Scraping Zoomify objects can sometime lead to problems. This page will run through the most common problems.
How are Zoomify objects arranged?
Zoomify objects present on one page (let's say www.site.org/gallery/zoomify_page_1.html) draw on resources in another part of the site to construct the image. These resources are:
- The Zoomify tiles, little squarei mages that are pieced together to make the image you see in the Flash applet. The are divided into folders (TileGroups) of 256 tiles.

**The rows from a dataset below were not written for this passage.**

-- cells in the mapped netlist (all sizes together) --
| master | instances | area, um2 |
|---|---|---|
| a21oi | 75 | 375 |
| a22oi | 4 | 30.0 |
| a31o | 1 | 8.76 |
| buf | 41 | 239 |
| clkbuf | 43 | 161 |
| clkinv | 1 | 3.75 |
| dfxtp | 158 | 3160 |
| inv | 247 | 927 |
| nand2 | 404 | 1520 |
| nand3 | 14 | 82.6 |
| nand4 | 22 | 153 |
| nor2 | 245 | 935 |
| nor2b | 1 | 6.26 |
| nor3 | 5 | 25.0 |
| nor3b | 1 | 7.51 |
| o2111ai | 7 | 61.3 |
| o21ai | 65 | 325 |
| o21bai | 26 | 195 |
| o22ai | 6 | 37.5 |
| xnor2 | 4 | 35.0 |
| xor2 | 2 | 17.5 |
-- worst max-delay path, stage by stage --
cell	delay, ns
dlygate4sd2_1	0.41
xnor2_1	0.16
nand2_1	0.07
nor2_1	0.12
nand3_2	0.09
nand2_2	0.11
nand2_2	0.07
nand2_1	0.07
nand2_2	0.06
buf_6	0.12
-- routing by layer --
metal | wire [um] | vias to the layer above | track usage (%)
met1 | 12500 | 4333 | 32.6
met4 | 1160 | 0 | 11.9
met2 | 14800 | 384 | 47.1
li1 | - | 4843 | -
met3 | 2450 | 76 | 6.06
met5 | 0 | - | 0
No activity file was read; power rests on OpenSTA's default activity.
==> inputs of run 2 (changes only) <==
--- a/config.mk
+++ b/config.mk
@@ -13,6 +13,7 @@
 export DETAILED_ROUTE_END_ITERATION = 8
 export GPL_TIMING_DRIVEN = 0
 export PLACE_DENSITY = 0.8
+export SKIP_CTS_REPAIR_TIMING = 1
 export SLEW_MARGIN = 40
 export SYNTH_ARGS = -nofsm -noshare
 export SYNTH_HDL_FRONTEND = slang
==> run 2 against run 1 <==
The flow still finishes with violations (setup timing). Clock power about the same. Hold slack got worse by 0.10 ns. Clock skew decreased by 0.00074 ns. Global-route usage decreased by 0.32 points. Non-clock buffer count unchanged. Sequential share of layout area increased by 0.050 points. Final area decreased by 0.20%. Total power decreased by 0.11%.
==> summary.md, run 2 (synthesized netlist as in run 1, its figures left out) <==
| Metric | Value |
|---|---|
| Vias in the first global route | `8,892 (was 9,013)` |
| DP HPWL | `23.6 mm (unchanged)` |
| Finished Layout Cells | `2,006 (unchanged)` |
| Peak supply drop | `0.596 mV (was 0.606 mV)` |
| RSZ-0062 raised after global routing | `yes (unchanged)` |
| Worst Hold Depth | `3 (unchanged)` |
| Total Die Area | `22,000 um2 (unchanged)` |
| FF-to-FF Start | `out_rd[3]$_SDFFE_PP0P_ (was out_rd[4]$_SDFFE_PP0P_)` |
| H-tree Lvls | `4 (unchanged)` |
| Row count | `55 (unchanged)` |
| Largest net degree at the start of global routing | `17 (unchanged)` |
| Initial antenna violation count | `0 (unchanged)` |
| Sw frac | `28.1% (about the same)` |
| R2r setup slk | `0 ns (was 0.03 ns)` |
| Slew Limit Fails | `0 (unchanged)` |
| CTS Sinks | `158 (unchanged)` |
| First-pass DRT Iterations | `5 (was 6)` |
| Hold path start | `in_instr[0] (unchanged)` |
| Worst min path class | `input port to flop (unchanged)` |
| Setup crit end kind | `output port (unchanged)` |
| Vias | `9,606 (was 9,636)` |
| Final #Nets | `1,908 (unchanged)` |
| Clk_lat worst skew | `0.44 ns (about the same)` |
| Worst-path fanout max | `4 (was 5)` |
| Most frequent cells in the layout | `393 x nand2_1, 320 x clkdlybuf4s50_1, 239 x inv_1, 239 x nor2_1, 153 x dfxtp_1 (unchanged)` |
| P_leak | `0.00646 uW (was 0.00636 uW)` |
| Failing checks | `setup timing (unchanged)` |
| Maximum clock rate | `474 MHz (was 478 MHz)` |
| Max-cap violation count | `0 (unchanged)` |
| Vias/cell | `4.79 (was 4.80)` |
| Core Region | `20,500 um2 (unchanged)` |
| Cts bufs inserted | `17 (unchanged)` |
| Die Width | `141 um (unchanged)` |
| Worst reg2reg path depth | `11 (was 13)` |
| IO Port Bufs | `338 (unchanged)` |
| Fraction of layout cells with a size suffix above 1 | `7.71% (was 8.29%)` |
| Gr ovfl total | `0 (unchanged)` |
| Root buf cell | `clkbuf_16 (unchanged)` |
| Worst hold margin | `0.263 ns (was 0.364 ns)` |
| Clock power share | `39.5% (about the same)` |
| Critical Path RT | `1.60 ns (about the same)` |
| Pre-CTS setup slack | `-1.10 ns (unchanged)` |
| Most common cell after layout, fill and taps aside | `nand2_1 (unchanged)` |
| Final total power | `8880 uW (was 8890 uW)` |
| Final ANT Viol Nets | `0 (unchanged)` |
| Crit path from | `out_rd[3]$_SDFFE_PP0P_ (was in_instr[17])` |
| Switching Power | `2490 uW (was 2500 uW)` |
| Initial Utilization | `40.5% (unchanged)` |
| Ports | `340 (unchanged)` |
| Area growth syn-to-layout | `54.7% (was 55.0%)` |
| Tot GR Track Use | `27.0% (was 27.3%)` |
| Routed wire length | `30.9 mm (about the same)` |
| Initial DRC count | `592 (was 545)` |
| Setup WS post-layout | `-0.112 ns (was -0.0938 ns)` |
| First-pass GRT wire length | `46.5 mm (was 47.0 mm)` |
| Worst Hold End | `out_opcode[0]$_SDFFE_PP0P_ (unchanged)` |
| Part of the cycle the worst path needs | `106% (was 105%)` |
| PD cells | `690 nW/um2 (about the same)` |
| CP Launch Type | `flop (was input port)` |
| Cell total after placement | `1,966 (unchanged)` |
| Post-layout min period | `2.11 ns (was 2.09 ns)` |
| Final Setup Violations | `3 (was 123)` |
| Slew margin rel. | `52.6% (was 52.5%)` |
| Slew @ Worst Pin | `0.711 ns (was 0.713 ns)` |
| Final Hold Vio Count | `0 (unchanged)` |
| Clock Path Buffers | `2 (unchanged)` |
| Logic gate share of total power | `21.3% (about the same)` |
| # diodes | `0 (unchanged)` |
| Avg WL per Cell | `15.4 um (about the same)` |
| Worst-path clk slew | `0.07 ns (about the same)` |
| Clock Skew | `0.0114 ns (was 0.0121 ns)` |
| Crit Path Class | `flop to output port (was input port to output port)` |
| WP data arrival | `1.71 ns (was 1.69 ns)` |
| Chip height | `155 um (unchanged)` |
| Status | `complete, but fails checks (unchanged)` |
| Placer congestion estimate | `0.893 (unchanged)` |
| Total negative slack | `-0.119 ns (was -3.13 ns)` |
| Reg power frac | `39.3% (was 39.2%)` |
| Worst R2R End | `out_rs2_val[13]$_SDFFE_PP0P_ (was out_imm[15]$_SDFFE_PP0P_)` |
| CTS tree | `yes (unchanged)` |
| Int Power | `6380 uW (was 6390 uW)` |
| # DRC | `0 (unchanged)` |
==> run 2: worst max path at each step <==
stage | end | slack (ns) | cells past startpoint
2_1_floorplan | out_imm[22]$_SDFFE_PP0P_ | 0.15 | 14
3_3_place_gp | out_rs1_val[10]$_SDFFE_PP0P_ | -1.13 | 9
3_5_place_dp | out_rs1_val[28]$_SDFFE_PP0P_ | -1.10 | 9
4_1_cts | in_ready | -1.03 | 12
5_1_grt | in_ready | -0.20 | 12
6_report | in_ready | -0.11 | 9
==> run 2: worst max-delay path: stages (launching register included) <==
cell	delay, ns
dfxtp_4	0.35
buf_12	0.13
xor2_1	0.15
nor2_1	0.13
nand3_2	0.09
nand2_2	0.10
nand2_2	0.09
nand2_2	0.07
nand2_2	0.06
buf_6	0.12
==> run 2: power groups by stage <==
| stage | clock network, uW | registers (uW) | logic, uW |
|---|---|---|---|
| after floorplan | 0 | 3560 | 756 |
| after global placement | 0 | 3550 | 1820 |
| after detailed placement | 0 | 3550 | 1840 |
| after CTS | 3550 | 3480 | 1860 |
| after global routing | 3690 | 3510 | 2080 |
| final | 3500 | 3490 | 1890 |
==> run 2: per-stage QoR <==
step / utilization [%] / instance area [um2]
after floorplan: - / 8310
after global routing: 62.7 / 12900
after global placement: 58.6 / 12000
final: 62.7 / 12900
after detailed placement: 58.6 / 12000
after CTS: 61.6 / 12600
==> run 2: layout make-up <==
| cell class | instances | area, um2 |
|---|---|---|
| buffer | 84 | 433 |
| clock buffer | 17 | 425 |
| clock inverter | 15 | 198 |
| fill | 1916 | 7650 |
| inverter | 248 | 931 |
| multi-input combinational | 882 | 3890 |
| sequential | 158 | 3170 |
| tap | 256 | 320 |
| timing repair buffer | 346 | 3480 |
==> config.mk <==
export PLATFORM = sky130hd
export DESIGN_NAME = kyber_op_ctrl
export DESIGN_NICKNAME = d
export VERILOG_FILES = /design/src/rtl/kyber_pkg.sv /design/src/rtl/kyber_op_len.sv /design/src/rtl/kyber_op_ctrl.sv
export SDC_FILE = /design/constraint.sdc
export NUM_CORES = 1
export LEC_CHECK = 0
export CORE_MARGIN = 5
export CORE_UTILIZATION = 51
export CTS_CLUSTER_DIAMETER = 40
export DETAILED_ROUTE_END_ITERATION = 16
export GPL_TIMING_DRIVEN = 0
export PLACE_DENSITY_LB_ADDON = 0.15
export SLEW_MARGIN = 20
export SYNTH_ARGS = -nofsm -noshare
export SYNTH_HDL_FRONTEND = slang
export SYNTH_SLANG_ARGS = --single-unit
==> constraint.sdc <==
create_clock -name clk -period 5.09 [get_ports clk]
set_input_delay 0.509 -clock clk [delete_from_list [all_inputs] [get_ports clk]]
set_output_delay 0.509 -clock clk [all_outputs]
set_load 0.01 [all_outputs]
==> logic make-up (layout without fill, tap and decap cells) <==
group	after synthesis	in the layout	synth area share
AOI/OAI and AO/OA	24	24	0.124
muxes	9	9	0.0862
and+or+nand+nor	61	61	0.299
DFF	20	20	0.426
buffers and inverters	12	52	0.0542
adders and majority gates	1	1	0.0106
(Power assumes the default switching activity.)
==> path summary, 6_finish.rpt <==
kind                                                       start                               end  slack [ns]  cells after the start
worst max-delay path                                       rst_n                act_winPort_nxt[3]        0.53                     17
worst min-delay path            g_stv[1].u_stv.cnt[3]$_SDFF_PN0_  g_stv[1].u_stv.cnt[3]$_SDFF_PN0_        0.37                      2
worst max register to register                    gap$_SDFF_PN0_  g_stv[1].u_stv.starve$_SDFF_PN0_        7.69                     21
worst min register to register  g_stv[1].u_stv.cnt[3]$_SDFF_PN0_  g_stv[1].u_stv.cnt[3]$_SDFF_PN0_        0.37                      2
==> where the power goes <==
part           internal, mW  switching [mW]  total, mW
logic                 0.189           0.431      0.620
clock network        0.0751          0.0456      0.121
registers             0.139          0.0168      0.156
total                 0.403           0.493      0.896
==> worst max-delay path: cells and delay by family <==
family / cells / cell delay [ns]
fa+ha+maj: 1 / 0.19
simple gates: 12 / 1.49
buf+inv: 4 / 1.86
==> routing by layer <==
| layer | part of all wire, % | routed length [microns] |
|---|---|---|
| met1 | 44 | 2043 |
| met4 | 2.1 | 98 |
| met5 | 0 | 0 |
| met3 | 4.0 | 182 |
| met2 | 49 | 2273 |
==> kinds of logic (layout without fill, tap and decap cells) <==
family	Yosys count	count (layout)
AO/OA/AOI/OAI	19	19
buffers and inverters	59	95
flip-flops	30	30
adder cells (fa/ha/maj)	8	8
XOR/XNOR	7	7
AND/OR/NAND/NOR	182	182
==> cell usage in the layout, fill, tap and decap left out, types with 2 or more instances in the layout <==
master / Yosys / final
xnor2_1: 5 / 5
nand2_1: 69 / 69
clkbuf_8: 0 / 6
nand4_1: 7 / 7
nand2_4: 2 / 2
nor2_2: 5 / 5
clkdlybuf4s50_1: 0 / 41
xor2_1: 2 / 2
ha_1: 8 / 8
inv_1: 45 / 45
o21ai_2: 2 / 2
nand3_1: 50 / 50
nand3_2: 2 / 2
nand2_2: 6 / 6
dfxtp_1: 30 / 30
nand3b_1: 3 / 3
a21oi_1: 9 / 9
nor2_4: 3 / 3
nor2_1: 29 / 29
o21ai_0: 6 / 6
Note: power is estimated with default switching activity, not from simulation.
**src/rtl/reg_file.sv**
```systemverilog
// Integer register file: 32 x 32-bit, two combinational read ports, one synchronous write port, x0 hardwired to zero.
// Optional write-to-read forwarding is enabled by defining REG_FILE_BYPASS_EN.
module reg_file #(
    parameter int unsigned DATA_WIDTH = 32,
    parameter int unsigned ADDR_WIDTH = 5
) (
    input  logic                  clk,
    input  logic                  rst,
    input  logic                  we,
    input  logic [ADDR_WIDTH-1:0] rs1,
    input  logic [ADDR_WIDTH-1:0] rs2,
    input  logic [ADDR_WIDTH-1:0] rd,
    input  logic [DATA_WIDTH-1:0] wd,
    output logic [DATA_WIDTH-1:0] rd1,
    output logic [DATA_WIDTH-1:0] rd2
);

    localparam int unsigned DEPTH = 2 ** ADDR_WIDTH;

    // Index 0 has no storage; reads of x0 are forced to zero below.
    logic [DATA_WIDTH-1:0] regs [1:DEPTH-1];

    logic write_ok;
    assign write_ok = we && (rd != '0);

    always_ff @(posedge clk or posedge rst) begin
        if (rst) begin
            for (int unsigned i = 1; i < DEPTH; i++) begin
                regs[i] <= '0;
            end
        end else begin
            for (int unsigned i = 1; i < DEPTH; i++) begin
                if (write_ok && (rd == ADDR_WIDTH'(i))) begin
                    regs[i] <= wd;
                end
            end
        end
    end

    always_comb begin
        rd1 = '0;
        rd2 = '0;
        if (rs1 != '0) begin
            rd1 = regs[rs1];
        end
        if (rs2 != '0) begin
            rd2 = regs[rs2];
        end
`ifdef REG_FILE_BYPASS_EN
        // Forward the pending write; suppressed during reset so outputs stay zero.
        if (!rst && write_ok && (rs1 == rd)) begin
            rd1 = wd;
        end
        if (!rst && write_ok && (rs2 == rd)) begin
            rd2 = wd;
        end
`endif
    end

endmodule

```
**config.mk**
```make
export PLATFORM = sky130hd
export DESIGN_NAME = reg_file
export DESIGN_NICKNAME = d
export VERILOG_FILES = /design/src/rtl/reg_file.sv
export SDC_FILE = /design/constraint.sdc
export NUM_CORES = 2
export LEC_CHECK = 0
export BUFFER_PORTS_ARGS = -buffer_cell sky130_fd_sc_hd__clkbuf_2
export CORE_ASPECT_RATIO = 1.75
export CORE_MARGIN = 1.5
export CORE_UTILIZATION = 50
export DETAILED_ROUTE_END_ITERATION = 10
export GPL_TIMING_DRIVEN = 0
export PLACE_DENSITY = 0.71
export SYNTH_ARGS = -nofsm -noshare
export SYNTH_HDL_FRONTEND = slang
export SYNTH_SLANG_ARGS = --single-unit
```
**constraint.sdc**
```tcl
create_clock -name clk -period 61.7 [get_ports clk]
set_clock_uncertainty 0.15 [all_clocks]
set_input_delay 9.255 -clock clk [delete_from_list [all_inputs] [get_ports clk]]
set_output_delay 9.255 -clock clk [all_outputs]
set_load 0.01 [all_outputs]
```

- The ImageProperties.xml file, which holds vital information used in constructing the image (i.e. width and height)
The image folders and the XML file are contained in a "base directory". This is an entirely separate web directory, and could even be on a different website! Let's say our example base directory is www.site.org/images/zoomify/1/. The XML file is then located at www.site.org/images/zoomify/1/ImageProperties.xml, and image tiles are at www.site.org/images/zoomify/1/TileGroup0/0-0-0.jpg and so on.
So, the base directory is the important location. Dezoomify will get all the data and images from there, and the display page is just the gateway page that Dezoomify uses to find the base directory to make your life easier.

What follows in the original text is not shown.